La Croazia aumenta le tasse su tabacco e vape: prezzi in aumento nel nuovo anno
La Croazia ha introdotto nuovi dazi di accisa sui prodotti del tabacco e dello svapo a partire dall’inizio del nuovo anno, con conseguenti aumenti dei prezzi fino a 20 centesimi per pacchetto di sigarette. Il governo mira a generare quasi 130 milioni di euro di entrate aggiuntive e a scoraggiare il fumo, anche se permangono preoccupazioni legate al mercato nero.
Punti chiave:
- Aumento dei prezzi: sigarette, tabacco e liquidi per e-cigarette sono ora più costosi.
- Obiettivo di entrate: lo Stato prevede circa 130 milioni di euro di introiti aggiuntivi.
- Focus sulla salute: le misure mirano a ridurre il fumo, che causa circa 14.000 morti all’anno in Croazia.
- Preoccupazione per i giovani: l’elevato uso di sigarette elettroniche tra gli adolescenti (33% dei 15-16enni) è un tema centrale.
Gli aumenti delle accise si riferiscono agli incrementi fiscali imposti dal governo su beni specifici, in questo caso prodotti del tabacco e della nicotina, con l’obiettivo di aumentare le entrate e scoraggiare il consumo. Con l’inizio del nuovo anno, fumatori e utilizzatori di vape in Croazia devono affrontare costi più elevati a causa di questi cambiamenti legislativi.

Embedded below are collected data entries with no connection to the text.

## config.mk

```make
export PLATFORM = sky130hd
export DESIGN_NAME = i2c_tgt_engine
export DESIGN_NICKNAME = d
export VERILOG_FILES = /design/src/rtl/i2c_tgt_pkg.sv /design/src/rtl/i2c_tgt_sync.sv /design/src/rtl/i2c_tgt_events.sv /design/src/rtl/i2c_tgt_core.sv /design/src/rtl/i2c_tgt_engine.sv
export SDC_FILE = /design/constraint.sdc
export NUM_CORES = 1
export LEC_CHECK = 0
export BUFFER_PORTS_ARGS = -buffer_cell sky130_fd_sc_hd__buf_2
export CORE_ASPECT_RATIO = 0.6
export CORE_UTILIZATION = 60
export CTS_CLUSTER_DIAMETER = 80
export CTS_CLUSTER_SIZE = 30
export DETAILED_ROUTE_END_ITERATION = 10
export PLACE_DENSITY = 0.83
export SETUP_SLACK_MARGIN = 0.15
export SLEW_MARGIN = 20
export SYNTH_ARGS = -nofsm -noshare
export SYNTH_HDL_FRONTEND = slang
export SYNTH_HIERARCHICAL = 1
export SYNTH_SLANG_ARGS = --single-unit
```

## constraint.sdc

```tcl
create_clock -name clk -period 6.5 [get_ports clk]
set_clock_uncertainty 0.05 [all_clocks]
set_input_delay 1.3 -clock clk [delete_from_list [all_inputs] [get_ports clk]]
set_output_delay 1.3 -clock clk [all_outputs]
set_load 0.02 [all_outputs]
```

Impatti fiscali e sanitari
Il governo croato ha aumentato le accise su sigarette, prodotti del tabacco e liquidi per sigarette elettroniche, determinando un aumento dei prezzi fino a 20 centesimi per pacchetto di sigarette. Le autorità stimano che questa misura genererà circa 130 milioni di euro di entrate aggiuntive. Oltre ai benefici fiscali, l’obiettivo principale dichiarato è migliorare la salute pubblica riducendo la diffusione del fumo e della dipendenza da nicotina.

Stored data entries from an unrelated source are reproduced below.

--- config.mk ---
export PLATFORM = sky130hd
export DESIGN_NAME = prio_irq_router
export DESIGN_NICKNAME = d
export VERILOG_FILES = /design/src/rtl/irq_router_pkg.sv /design/src/rtl/irq_src_gate.sv /design/src/rtl/irq_ctx_select.sv /design/src/rtl/prio_irq_router.sv
export SDC_FILE = /design/constraint.sdc
export NUM_CORES = 1
export LEC_CHECK = 0
export ABC_AREA = 1
export ABC_CLOCK_PERIOD_IN_PS = 40500
export BUFFER_PORTS_ARGS = -buffer_cell sky130_fd_sc_hd__buf_2
export CAP_MARGIN = 20
export CELL_PAD_IN_SITES_DETAIL_PLACEMENT = 0
export CELL_PAD_IN_SITES_GLOBAL_PLACEMENT = 1
export CORE_UTILIZATION = 42
export DETAILED_ROUTE_END_ITERATION = 8
export GPL_TIMING_DRIVEN = 0
export HOLD_SLACK_MARGIN = 0.06
export PLACE_DENSITY = 0.86
export SLEW_MARGIN = 30
export SYNTH_ARGS = -nofsm -noshare
export SYNTH_HDL_FRONTEND = slang
export SYNTH_SLANG_ARGS = --single-unit
--- constraint.sdc ---
create_clock -name clk -period 40.5 [get_ports clk]
set_clock_uncertainty 0.2 [all_clocks]
set_input_delay 8.1 -clock clk [delete_from_list [all_inputs] [get_ports clk]]
set_output_delay 8.1 -clock clk [all_outputs]
set_load 0.05 [all_outputs]
--- src/rtl/irq_router_pkg.sv ---
package irq_router_pkg;

   localparam int ADDR_W = 24;
   localparam int DATA_W = 32;

   // Register regions, expressed in 32-bit word units
   localparam int PEND_WBASE   = 'h400;
   localparam int EN_WBASE     = 'h800;
   localparam int EN_WSTRIDE   = 32;
   localparam int CTX_WBASE    = 'h80000;
   localparam int CTX_WSTRIDE  = 1024;

   localparam int MAX_SRC      = 1023;
   localparam int MAX_CTX      = 3584;

   typedef enum logic [2:0] {
      RG_NONE,
      RG_PRIO,
      RG_PEND,
      RG_EN,
      RG_THR,
      RG_CLAIM
   } reg_kind_e;

endpackage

Attualmente, in Croazia fumano circa 900.000 persone e le malattie legate al fumo causano approssimativamente 14.000 decessi ogni anno. L’uso tra i giovani è particolarmente preoccupante: le ricerche indicano che due giovani adulti su cinque fumano e che circa un terzo dei ragazzi di 15 e 16 anni ha dichiarato di aver utilizzato sigarette elettroniche nel mese precedente all’ultima indagine.

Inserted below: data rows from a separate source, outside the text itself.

## src/rtl/brz_pkg.sv

```systemverilog
package brz_pkg;
  localparam int unsigned REG_LEN = 15;

  typedef logic [REG_LEN-1:0] lfsr_t;

  // One Fibonacci step: stage k sits in bit k-1; feedback enters stage 1.
  function automatic lfsr_t lfsr_advance(input lfsr_t s,
                                         input int unsigned tap_near,
                                         input int unsigned tap_far);
    logic fb;
    fb = s[tap_near-1] ^ s[tap_far-1];
    return {s[REG_LEN-2:0], fb};
  endfunction

  // Sequence bit: parity of the stages chosen by the mask.
  function automatic logic mask_parity(input lfsr_t s, input lfsr_t m);
    return ^(s & m);
  endfunction
endpackage

```

## src/rtl/prbs_core.sv

```systemverilog
module prbs_core
  import brz_pkg::*;
#(
  parameter lfsr_t       SEED     = 15'h00A9,
  parameter lfsr_t       MASK     = 15'h6000,
  parameter int unsigned TAP_NEAR = 14,
  parameter int unsigned TAP_FAR  = 15
) (
  input  logic  clk,
  input  logic  rst_n,
  input  logic  load,
  input  logic  adv,
  output lfsr_t cur_state,
  output logic  seq_bit
);
  lfsr_t state_q;

  // State seen this cycle: a reload takes effect at once.
  assign cur_state = load ? SEED : state_q;
  assign seq_bit   = mask_parity(cur_state, MASK);

  always_ff @(posedge clk) begin
    if (!rst_n)    state_q <= SEED;
    else if (adv)  state_q <= lfsr_advance(cur_state, TAP_NEAR, TAP_FAR);
    else if (load) state_q <= SEED;
  end

  // no accepted bit and no reload keeps the register still
  a_r4_hold: assert property (@(posedge clk) disable iff (!rst_n)
    (!adv && !load) |=> $stable(state_q));

  // a maximal-length register never reaches the all-zero lockup state
  a_r7_nonzero: assert property (@(posedge clk) disable iff (!rst_n)
    state_q != '0);
endmodule

```

## src/rtl/whiten_stage.sv

```systemverilog
module whiten_stage (
  input  logic clk,
  input  logic rst_n,
  input  logic in_valid,
  input  logic in_bit,
  input  logic seq_bit,
  output logic out_valid,
  output logic out_bit
);
  always_ff @(posedge clk) begin
    if (!rst_n) begin
      out_valid <= 1'b0;
      out_bit   <= 1'b0;
    end else begin
      out_valid <= in_valid;
      if (in_valid) out_bit <= in_bit ^ seq_bit;
    end
  end

  a_r3_valid_follows: assert property (@(posedge clk) disable iff (!rst_n)
    in_valid |=> out_valid);
  a_r3_idle_follows: assert property (@(posedge clk) disable iff (!rst_n)
    !in_valid |=> !out_valid);
  a_r2_mix: assert property (@(posedge clk) disable iff (!rst_n)
    in_valid |=> (out_bit == ($past(in_bit) ^ $past(seq_bit))));
  a_r9_hold: assert property (@(posedge clk) disable iff (!rst_n)
    !in_valid |=> $stable(out_bit));
endmodule

```

## src/rtl/burst_randomizer.sv

```systemverilog
module burst_randomizer
  import brz_pkg::*;
#(
  parameter lfsr_t       SEED     = 15'h00A9,
  parameter lfsr_t       MASK     = 15'h6000,
  parameter int unsigned TAP_NEAR = 14,
  parameter int unsigned TAP_FAR  = 15
) (
  input  logic clk,
  input  logic rst_n,
  input  logic burst_start,
  input  logic in_valid,
  input  logic in_bit,
  output logic out_valid,
  output logic out_bit
);
  lfsr_t cur_state;
  logic  seq_bit;
  logic  reload_only;

  assign reload_only = burst_start && !in_valid;

  prbs_core #(
    .SEED(SEED), .MASK(MASK), .TAP_NEAR(TAP_NEAR), .TAP_FAR(TAP_FAR)
  ) u_prbs (
    .clk(clk), .rst_n(rst_n), .load(burst_start), .adv(in_valid),
    .cur_state(cur_state), .seq_bit(seq_bit)
  );

  whiten_stage u_mix (
    .clk(clk), .rst_n(rst_n), .in_valid(in_valid), .in_bit(in_bit),
    .seq_bit(seq_bit), .out_valid(out_valid), .out_bit(out_bit)
  );

  // a strobe with no data leaves the seed waiting for the next bit
  a_r6_reload_only: assert property (@(posedge clk) disable iff (!rst_n)
    reload_only |=> (cur_state == SEED));

  // a coincident strobe and bit always draws on the seed
  a_r5_first_bit: assert property (@(posedge clk) disable iff (!rst_n)
    (burst_start && in_valid) |-> (seq_bit == mask_parity(SEED, MASK)));
endmodule

```

## config.mk

```make
export PLATFORM = sky130hd
export DESIGN_NAME = burst_randomizer
export DESIGN_NICKNAME = d
export VERILOG_FILES = /design/src/rtl/brz_pkg.sv /design/src/rtl/prbs_core.sv /design/src/rtl/whiten_stage.sv /design/src/rtl/burst_randomizer.sv
export SDC_FILE = /design/constraint.sdc
export NUM_CORES = 1
export LEC_CHECK = 0
export BUFFER_PORTS_ARGS = -buffer_cell sky130_fd_sc_hd__buf_4
export CORE_MARGIN = 5
export CORE_UTILIZATION = 35
export CTS_CLUSTER_DIAMETER = 100
export DETAILED_ROUTE_END_ITERATION = 8
export SYNTH_ARGS = -nofsm -noshare
export SYNTH_HDL_FRONTEND = slang
export SYNTH_SLANG_ARGS = --single-unit
```

## constraint.sdc

```tcl
create_clock -name clk -period 1.1 [get_ports clk]
set_input_delay 0.055 -clock clk [delete_from_list [all_inputs] [get_ports clk]]
set_output_delay 0.055 -clock clk [all_outputs]
set_load 0.01 [all_outputs]
```

==> flow_summary_export.csv, run 1 <==
group,metric,value,unit
timing,rsz0062_at_grt,"false",
grt,grt_max_degree,26,
place,gp_congestion,0.609,
routing,ant_nets,0,
logic_synthesis,synthCells,68,
critical_path,worst_path_max_delay_cell,"dfxtp_1",
routing,dr.pass1.iters,4,
power,leakage,0.295,nW
power,worst_ir_drop_vdd,852,uV
timing,slew_viol_final,0,
logic_synthesis,synth.ff_latch_count,17,
timing,fin_setup_tns,0,ps
grt,grt_use_total,8.46,%
routing,drc,0,
logic_synthesis,synth_area_leaders,"dfxtp_1 (52%), mux2i_1 (11%), nor2_1 (6.4%), o21ai_0 (3.9%), nand2_1 (3.5%)",
place,portBuffers,6,
floorplanning,rows,15,
clock_tree,clock_sinks,17,
floorplanning,core_area,1750,um2
clock_tree,clockBufferDepth,2,
critical_path,end_kind,"flip-flop",
clock_tree,cts_buffers,3,
cells_and_area,layout_commonest_cell,"dfxtp_1",
critical_path,cp-start-kind,"flip-flop",
critical_path,required,1320,ps
cells_and_area,antenna_cells,0,
outcome,run_status,"finished, final reports clean",
clock_tree,clk_pin_slew,100,ps
floorplanning,io_pins,7,
floorplanning,die_area,2820,um2
logic_synthesis,synth_cell_types,20,
timing,setup_violations,0,
logic_synthesis,yosys_warnings,0,
grt,grt_pass1_wl,1.71,mm
logic_synthesis,synth_area,649,um2
power,p_per_area,1460,nW/um2
logic_synthesis,yosys.area.top_type,"dfxtp_1",
timing,period_share,91.0,%
floorplanning,die_h,53.1,um
routing,via_per_inst,4.74,
grt,antenna_found_initial,0,
cells_and_area,area_growth,11.9,%
critical_path,path_max_fanout,3,
floorplanning,die_x,53.1,um
logic_synthesis,ys_seq_area_share,52.4,%
hold_path,hold_class,"input pin to flip-flop",
clock_tree,cts_hold_buf,0,
timing,hold_viol,0,
timing,period_needed,1000,ps
critical_path,critPathTopFamily,"flip-flops",
clock_tree,cts_resized,0,
grt,overflow,0,
logic_synthesis,yosysTopAreaCellShare,52.4,%
critical_path,cp_cell_sequence,"xnor2_1, or3_1, a31oi_1",
logic_synthesis,syn-num-nets,73,
cells_and_area,final_cell_mix,"dfxtp_1 (17), nor2_1 (11), mux2i_1 (7)",
timing,worst_clock_skew,10.5,ps
clock_tree,cts-root-buf,"clkbuf_4",
timing,worst_pin_slew,267,ps
routing,drt-total-wl,946,um
logic_synthesis,avgSynthCellArea,9.55,um2
critical_path,slowest_delay,340,ps
critical_path,cp.buffers_inverters,0,
routing,vias,465,
timing,holdWs,16.4,ps
cells_and_area,post-route-util,41.6,%
clock_tree,cts_setup_buffers,0,
cells_and_area,nets,79,
job,cap_violations,0,
routing,drtIter0Drc,3,
timing,fmax,999,MHz
clock_tree,tritoncts,"built",
place,place_hpwl,615,um
cells_and_area,drive_above_1_share,13.7,%
clock_tree,clkLatencyLatePin,290,ps
critical_path,critical_path_class,"flip-flop to flip-flop",
floorplanning,start_util,37.2,%
timing,max-slew-margin-rel,82.2,%
routing,wl_per_cell,9.65,um
clock_tree,h-tree-depth,1,
critical_path,cp_data_arrival_time,1220,ps
grt,grt_pass1_vias,401,
==> metrics by stage <==
stage / power, mW / cell area (um2) / setup slack (ps) / instances
floorplan: 0.730 / 649 / 149 / 68
global placement: 0.754 / 699 / 136 / 94
detailed placement: 0.755 / 699 / 105 / 94
CTS: 1.09 / 727 / 83.8 / 98
global route: 1.13 / 727 / 16.1 / 98
finish: 1.06 / 727 / 99.3 / 98
==> registers in the layout (all words and copies together) (netlist names) <==
register and flops:
u_prbs.state_q 15, u_mix.out_bit 1, u_mix.out_valid 1
==> synthesized netlist by cell type, drive strengths merged <==
cell type,instances
clkbuf,1
mux2i,7
a31oi,1
nor2,11
nand3b,1
nor3,1
o211ai,3
xnor2,1
a21boi,2
o21a,1
nand2b,1
nand2,6
nor2b,2
and2,1
o21ai,5
o211a,2
or3,1
buf,4
dfxtp,17
==> report_power, final <==
group	switching, mW	internal, mW	leakage, nW
clock	0.190	0.135	0.0177
combinational	0.0480	0.0417	0.138
sequential	0.00873	0.641	0.140
==> worst paths after layout <==
kind | startpoint | cells after the start | endpoint | slack [ps]
hold reg to reg | u_prbs.state_q[1] | 2 | u_prbs.state_q[1] | 470
setup reg to reg | u_prbs.state_q[13] | 3 | u_mix.out_bit | 100
setup / recovery | u_prbs.state_q[13] | 3 | u_mix.out_bit | 100
hold / removal | rst_n | 2 | u_prbs.state_q[3] | 20
==> metal layers <==
layer	global-route usage (%)	part of all wire, %	up-vias
li1	-	-	241
met1	10.2	50	214
met2	12.4	43	7
met3	5.07	5.8	3
met4	2.55	1.1	0
met5	0	0	-
==> final cells by class <==
cell class | count | area [um2]
clock buffer | 3 | 22.5
tap | 25 | 31.3
timing repair buffer | 6 | 45.0
sequential | 17 | 340
clock inverter | 1 | 5.00
multi-input combinational | 46 | 283
fill | 197 | 1020
==> worst reg2reg max path: cells and delay by family (launching register included) <==
kind / cells / cell delay [ps]
flip-flops: 1 / 340
XOR/XNOR: 1 / 150
AO/OA/AOI/OAI: 1 / 150
AND/OR/NAND/NOR: 1 / 310
==> cells by family (layout without fill, tap and decap cells) <==
logic type | Yosys count | count (layout) | share of synthesized area, %
compound gates | 14 | 14 | 14.8
xor+xnor | 1 | 1 | 1.35
buf+inv | 5 | 10 | 4.05
flops | 17 | 17 | 52.4
mux | 7 | 7 | 10.8
simple gates | 24 | 24 | 16.6
Note: power is estimated with default switching activity, not from simulation.
==> run 2, diff against run 1 <==
--- a/config.mk
+++ b/config.mk
@@ -6,7 +6,7 @@
 export NUM_CORES = 1
 export LEC_CHECK = 0
 export BUFFER_PORTS_ARGS = -buffer_cell sky130_fd_sc_hd__buf_4
-export CORE_MARGIN = 5
+export CORE_MARGIN = 8
 export CORE_UTILIZATION = 35
 export CTS_CLUSTER_DIAMETER = 100
 export DETAILED_ROUTE_END_ITERATION = 8
==> flow_summary_export.csv, run 2 (same netlist as run 1, synthesis figures left out) <==
group,metric,value,unit
power,switchingPower,244,uW
floorplanning,rows,15,
clock_tree,cts_resized,0,
floorplanning,die_x,59.1,um
timing,period_share,89.9,%
timing,worst_pin_slew,273,ps
routing,via_per_inst,4.57,
place,pre_cts_ws,110,ps
cells_and_area,largest_register_ffs,15,
timing,layout_setup_ws,111,ps
cells_and_area,drive_above_1_share,15.1,%
cells_and_area,final_cell_mix,"dfxtp_1 (16), nor2_1 (11), mux2i_1 (7)",
critical_path,cp-start-kind,"flip-flop",
timing,hold_viol,0,
clock_tree,cts_buffers,3,
clock_tree,clockBufferDepth,2,
clock_tree,cts-root-buf,"clkbuf_4",
floorplanning,core_area,1750,um2
routing,drt-total-wl,989,um
timing,rsz0062_at_grt,"false",
routing,drc,0,
cells_and_area,regMostFlops,"u_prbs.state_q",
cells_and_area,seqCellArea,342,um2
grt,antenna_found_initial,0,
grt,grt_max_degree,26,
timing,period_needed,989,ps
cells_and_area,antenna_cells,0,
grt,grt_use_total,6.57,%
hold_path,hold_class,"input pin to flip-flop",
critical_path,cp_data_arrival_time,1220,ps
critical_path,end_kind,"flip-flop",
power,seqPwrFrac,61.2,%
timing,setup_violations,0,
critical_path,path_max_fanout,3,
floorplanning,io_pins,7,
power,power_frac_comb,8.5,%
floorplanning,die_h,59.1,um
cells_and_area,nets,79,
timing,fmax,1010,MHz
timing,worst_clock_skew,8.61,ps
critical_path,required,1330,ps
routing,wl_per_cell,10.1,um
clock_tree,cts_setup_buffers,0,
cells_and_area,area_growth,12.1,%
place,portBuffers,6,
floorplanning,die_area,3490,um2
routing,ant_nets,0,
cells_and_area,reg_top3,"u_prbs.state_q (15), u_mix.out_bit (1), u_mix.out_valid (1)",
routing,dr.pass1.iters,4,
clock_tree,clock_sinks,17,
grt,grt_pass1_wl,1.70,mm
timing,max-slew-margin-rel,81.8,%
job,cap_violations,0,
cells_and_area,multiInputGateArea,283,um2
power,power_frac_clock,30.3,%
power,worst_ir_drop_vdd,639,uV
power,leakage,0.296,nW
clock_tree,clk_pin_slew,100,ps
clock_tree,cts_hold_buf,0,
timing,slew_viol_final,0,
clock_tree,h-tree-depth,1,
routing,drtIter0Drc,6,
floorplanning,start_util,37.2,%
critical_path,critical_path_class,"flip-flop to flip-flop",
power,p_per_area,1460,nW/um2
grt,overflow,0,
cells_and_area,fillers,187,
clock_tree,clkLatencyLatePin,290,ps
timing,fin_setup_tns,0,ps
power,cellInternalPower,818,uW
cells_and_area,layout_commonest_cell,"dfxtp_1",
power,sw_frac_of_total,23.0,%
routing,vias,448,
critical_path,r2r_slack,110,ps
place,place_hpwl,665,um
grt,grt_pass1_vias,413,
clock_tree,tritoncts,"built",
outcome,run_status,"finished, final reports clean",
place,gp_congestion,0.674,
-- run 2: changes by cell type in the layout (fill, tap and decap cells not counted) --
cell	change
dfxtp_1	-1
dfxtp_2	+1
-- run 2: routing by layer --
metal  wire length (um)  global-route usage, %
met1                482                   6.99
met2                436                   9.50
met3                 63                   4.77
met4                  8                   3.07
met5                  0                      0
-- run 2: power groups by stage --
stage | clock network, mW | registers, mW | logic, mW
4_1_cts | 0.347 | 0.650 | 0.0911
2_1_floorplan | 0 | 0.665 | 0.0652
5_1_grt | 0.374 | 0.653 | 0.101
6_report | 0.322 | 0.650 | 0.0899
3_3_place_gp | 0 | 0.664 | 0.0900
3_5_place_dp | 0 | 0.664 | 0.0906
-- run 2: stage by stage --
stage	hold slack, ps	total power [mW]	instances	util, %	instance area (um2)
floorplan	230	0.730	68	-	649
global route	7.35	1.13	98	41.7	728
finish	15.8	1.06	98	41.7	728
detailed placement	322	0.755	94	40.1	699
CTS	6.89	1.09	98	41.6	727
global placement	313	0.754	94	40.1	699
-- run 2: final timing paths --
path	endpoint	cells after the start	startpoint
hold reg to reg	u_prbs.state_q[8]	2	u_prbs.state_q[8]
setup / recovery	u_mix.out_bit	3	u_prbs.state_q[13]
hold / removal	u_prbs.state_q[3]	2	rst_n
setup reg to reg	u_mix.out_bit	3	u_prbs.state_q[13]
-- run 2: layout make-up --
type | instances | share of cell area, %
Multi-Input combinational cell | 46 | 38.8
Sequential cell | 17 | 46.9
Clock buffer | 3 | 3.09
Timing Repair Buffer | 6 | 6.19
Clock inverter | 1 | 0.687
Tap cell | 25 | 4.30
-- run 2: worst max-delay path: stages, from the launching register on --
cell	delay, ps
dfxtp_2	340
xnor2_1	130
or3_1	300
a31oi_1	160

Rischi economici e preoccupazioni sul mercato nero
Mentre alcuni cittadini accolgono con favore gli aumenti dei prezzi come deterrente, i rappresentanti delle imprese invitano alla cautela. L’Associazione dei datori di lavoro croati ha avvertito che aumenti bruschi e improvvisi potrebbero spingere i consumatori verso il mercato nero, compromettendo le vendite legali. Si tratta di una preoccupazione significativa per l’economia nazionale, poiché l’industria del tabacco in Croazia coinvolge circa 300 produttori e genera all’incirca 400 milioni di euro all’anno in esportazioni e attività correlate.